I got the Mustang back several months before that August interview. It went well, and I was offered a job before I left that night. I would be teaching six sections of seventh grade English, or two sections of geography and four sections of English. Mr. Hindbaugh asked if I had a preference. “Yes, I’d prefer the geography and English assignment.”
He told me that he had another teacher coming in later that evening, and “If she’s certified for geography, I’d like you to take the English assignment. We don’t have any male English teachers.”
She wasn’t, so I got the split assignment.
I taught eight great years in Plainwell. I made a lot of new friends, a million memories, and met my wife.
I also met a man, R. Lou VanBruggen, who I found to be the most intimidating man I’ve ever met. He owned his own construction company, served on the local school board, was a church deacon, a good golfer, and took a no non-sense approach to life. He and his wife, Kate, owned property in the area. Lou developed some of it and held some as investments.
One of the parcels had a total of forty acres adjacent to US 131. When the State decided to expand that stretch of road, he sold them part of the land. When the utility company decided to extend the power lines along the highway, he sold them a right of way. Lou couldn’t foresee those opportunities, but they came his way anyway.
A farmhouse that stood on the northeast corner of the acreage was the focal point of the property. Lou, Kate, and their three daughters moved into the house in 1955. There was a single bedroom downstairs and the three girls shared three bedrooms with a single heat source on the second level. The lone bathroom was on the first floor so the girls thought long and hard before making a dash downstairs on cold winter nights.
In the early 60s Lou sold the bulk of the property so that a new community hospital could be built. The site included a couple of doctors offices and eventually housed a dentist office too. The new Pipp Hospital has served Plainwell and the surrounding area since then.
In 1964 Lou moved the farmhouse three hundred and sixty yards south across a field, through the developing hospital site, to a street that he had laid out called Benhoy. Once the house was moved he added a family room and a garage. He didn’t bother to add another heat run to the second story. By now his oldest daughter, Shirley, had married and the two youngest, Ruth and Kathy, were in high school. I expect that he figured that since the girls had survived the circumstances as long as they had, a couple of more years wouldn’t hurt them.
He sold the plot of land where the farmhouse stood to a company out of Muskegon, Michigan. The company built a Wesco Gas Station on the site. About four years later my girlfriend and I found ourselves at that station after my dad’s 1963 Ford Galaxie 500 broke its rear axle. At some point in the past fifty plus years, Wesco moved one block east, and an Admiral Gas Station now occupies the site.
Life is full of unexpected twists and turns. I was engaged twice in my life. My first lasted several months and the second several hours. My first fiancé and I landed at the Wesco Gas Station where the home of my second fiancé once stood. If the man who picked us up after the car broke down would have turned right at the exit to head west towards Otsego instead of left towards Plainwell, my life may have turned out much differently.

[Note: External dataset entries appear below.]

==> src/rtl/pe_seq_pkg.sv <==
package pe_seq_pkg;
    localparam int ADDR_W    = 32;
    localparam int OPC_W     = 8;
    localparam int PAGE_W    = 14;
    localparam int CNT_PG_W  = 9;
    localparam int SECT_W    = 6;
    localparam int NBUF      = 2;
    localparam int PAGE_LSB  = 11;
    localparam int BOOT_LSB  = PAGE_LSB + 3;
    localparam int BOOT_W    = PAGE_W - 3;
    localparam int SECT_LSB  = PAGE_LSB + PAGE_W - SECT_W;
    localparam int BOOT_PAGES = 8;
    localparam int BIG_PAGES  = 256;
    localparam int SECT0_PAGES = BIG_PAGES - BOOT_PAGES;

    localparam logic [OPC_W-1:0] OPC_PROG0  = 8'h88;
    localparam logic [OPC_W-1:0] OPC_PROG1  = 8'h89;
    localparam logic [OPC_W-1:0] OPC_FPROG0 = 8'h98;
    localparam logic [OPC_W-1:0] OPC_FPROG1 = 8'h99;
    localparam logic [OPC_W-1:0] OPC_ERBOOT = 8'h50;
    localparam logic [OPC_W-1:0] OPC_ERSECT = 8'h7C;

    typedef enum logic [2:0] {
        K_NONE  = 3'd0,
        K_PROG  = 3'd1,
        K_FPROG = 3'd2,
        K_ERB   = 3'd3,
        K_ERS   = 3'd4
    } op_kind_e;

    typedef struct packed {
        op_kind_e              kind;
        logic                  bsel;
        logic [PAGE_W-1:0]     first;
        logic [CNT_PG_W-1:0]   count;
        logic [SECT_W-1:0]     sect;
    } op_desc_t;

    function automatic op_desc_t decode_cmd(input logic [OPC_W-1:0] opc,
                                            input logic [ADDR_W-1:0] a);
        op_desc_t d;
        logic [PAGE_W-1:0] pg;
        logic [SECT_W-1:0] s;
        d  = '0;
        pg = a[PAGE_LSB +: PAGE_W];
        s  = a[SECT_LSB +: SECT_W];
        case (opc)
            OPC_PROG0, OPC_PROG1, OPC_FPROG0, OPC_FPROG1: begin
                d.kind  = (opc[4]) ? K_FPROG : K_PROG;
                d.bsel  = opc[0];
                d.first = pg;
                d.count = CNT_PG_W'(1);
                d.sect  = pg[PAGE_W-1 -: SECT_W];
            end
            OPC_ERBOOT: begin
                d.kind  = K_ERB;
                d.first = {a[BOOT_LSB +: BOOT_W], 3'b000};
                d.count = CNT_PG_W'(BOOT_PAGES);
                d.sect  = a[SECT_LSB +: SECT_W];
            end
            OPC_ERSECT: begin
                d.kind = K_ERS;
                d.sect = s;
                if (s == '0) begin
                    d.first = PAGE_W'(BOOT_PAGES);
                    d.count = CNT_PG_W'(SECT0_PAGES);
                end else begin
                    d.first = {s, 8'h00};
                    d.count = CNT_PG_W'(BIG_PAGES);
                end
            end
            default: d = '0;
        endcase
        return d;
    endfunction
endpackage

==> src/rtl/pe_decode.sv <==
module pe_decode
    import pe_seq_pkg::*;
(
    input  logic [OPC_W-1:0]  opcode,
    input  logic [ADDR_W-1:0] addr,
    output op_desc_t          desc,
    output logic              known
);
    always_comb begin
        desc  = decode_cmd(opcode, addr);
        known = (desc.kind != K_NONE);
    end
endmodule

==> src/rtl/pe_timer.sv <==
module pe_timer
    import pe_seq_pkg::*;
#(
    parameter int T_PROG  = 5000,
    parameter int T_FPROG = 1500,
    parameter int T_ERASE = 20000
) (
    input  logic     clk,
    input  logic     rst,
    input  logic     start,
    input  op_kind_e kind,
    output logic     busy,
    output logic     start_pulse
);
    localparam int TMAX0 = (T_PROG > T_FPROG) ? T_PROG : T_FPROG;
    localparam int TMAX  = (TMAX0 > T_ERASE) ? TMAX0 : T_ERASE;
    localparam int CNT_W = $clog2(TMAX + 1);

    logic [CNT_W-1:0] cnt_q;
    logic [CNT_W-1:0] load_v;

    always_comb begin
        case (kind)
            K_PROG:        load_v = CNT_W'(T_PROG - 1);
            K_FPROG:       load_v = CNT_W'(T_FPROG - 1);
            K_ERB, K_ERS:  load_v = CNT_W'(T_ERASE - 1);
            default:       load_v = '0;
        endcase
    end

    always_ff @(posedge clk) begin
        if (rst) begin
            busy        <= 1'b0;
            cnt_q       <= '0;
            start_pulse <= 1'b0;
        end else begin
            start_pulse <= 1'b0;
            if (start && !busy) begin
                busy        <= 1'b1;
                cnt_q       <= load_v;
                start_pulse <= 1'b1;
            end else if (busy) begin
                if (cnt_q == '0) busy  <= 1'b0;
                else             cnt_q <= cnt_q - 1'b1;
            end
        end
    end

    p_hold_r5: assert property (@(posedge clk) disable iff (rst)
        (busy && cnt_q != '0) |=> busy);
    p_end_r5: assert property (@(posedge clk) disable iff (rst)
        ($fell(busy) && !$past(rst)) |-> ($past(cnt_q) == '0));
    p_pulse_r9: assert property (@(posedge clk) disable iff (rst)
        start_pulse |-> (busy && !$past(busy)));
    p_reset_r8: assert property (@(posedge clk)
        rst |=> (!busy && !start_pulse));
endmodule

==> src/rtl/pe_lock.sv <==
module pe_lock
    import pe_seq_pkg::*;
(
    input  logic            clk,
    input  logic            rst,
    input  logic            busy,
    input  op_kind_e        kind,
    input  logic            bsel,
    output logic            array_lock,
    output logic [NBUF-1:0] buf_lock
);
    logic is_prog;
    assign is_prog    = (kind == K_PROG) || (kind == K_FPROG);
    assign array_lock = busy;

    for (genvar b = 0; b < NBUF; b++) begin : g_buf
        assign buf_lock[b] = busy && is_prog && (bsel == b[0]);
    end

    p_buf_needs_array_r6: assert property (@(posedge clk) disable iff (rst)
        (|buf_lock) |-> array_lock);
    p_one_buf_r6: assert property (@(posedge clk) disable iff (rst)
        $onehot0(buf_lock));
endmodule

I met Lou and Kate’s second daughter, Ruth, at the Plainwell Junior High. The hometown girl was hired the same summer as me. We eloped in the fall of 1971 and were pronounced “man and wife” twenty-two hours after I asked her to marry me. I spent a lot of time in the farmhouse that was moved from the site that became the home of Plainwell’s Wesco Gas Station.
The unplanned nature of our wedding required us to move a couple of times during the first few months of being together. We lived for three weeks during our first winter with Lou and Kate while we remodeled the lower flat of a house that I owned. The upstairs bedrooms still had a single heat run, so I thought long and hard before venturing down to use the single bathroom at night.
Living together provided me the opportunity to learn more about Lou. He loved his family above all else and wanted to ensure that anyone who ended up with one of his daughters was worthy of her. I passed the test.
Looking back, the odds of me stopping at a gas station with one fiancé and marrying a second from the exact same plot of land have to be astronomical, perhaps a gazillion to one. But then again – it’s a small world.
Loved this blog and the situation it produced. I believe our lives are decided from the beginning. You and Ruth are perfect for each other.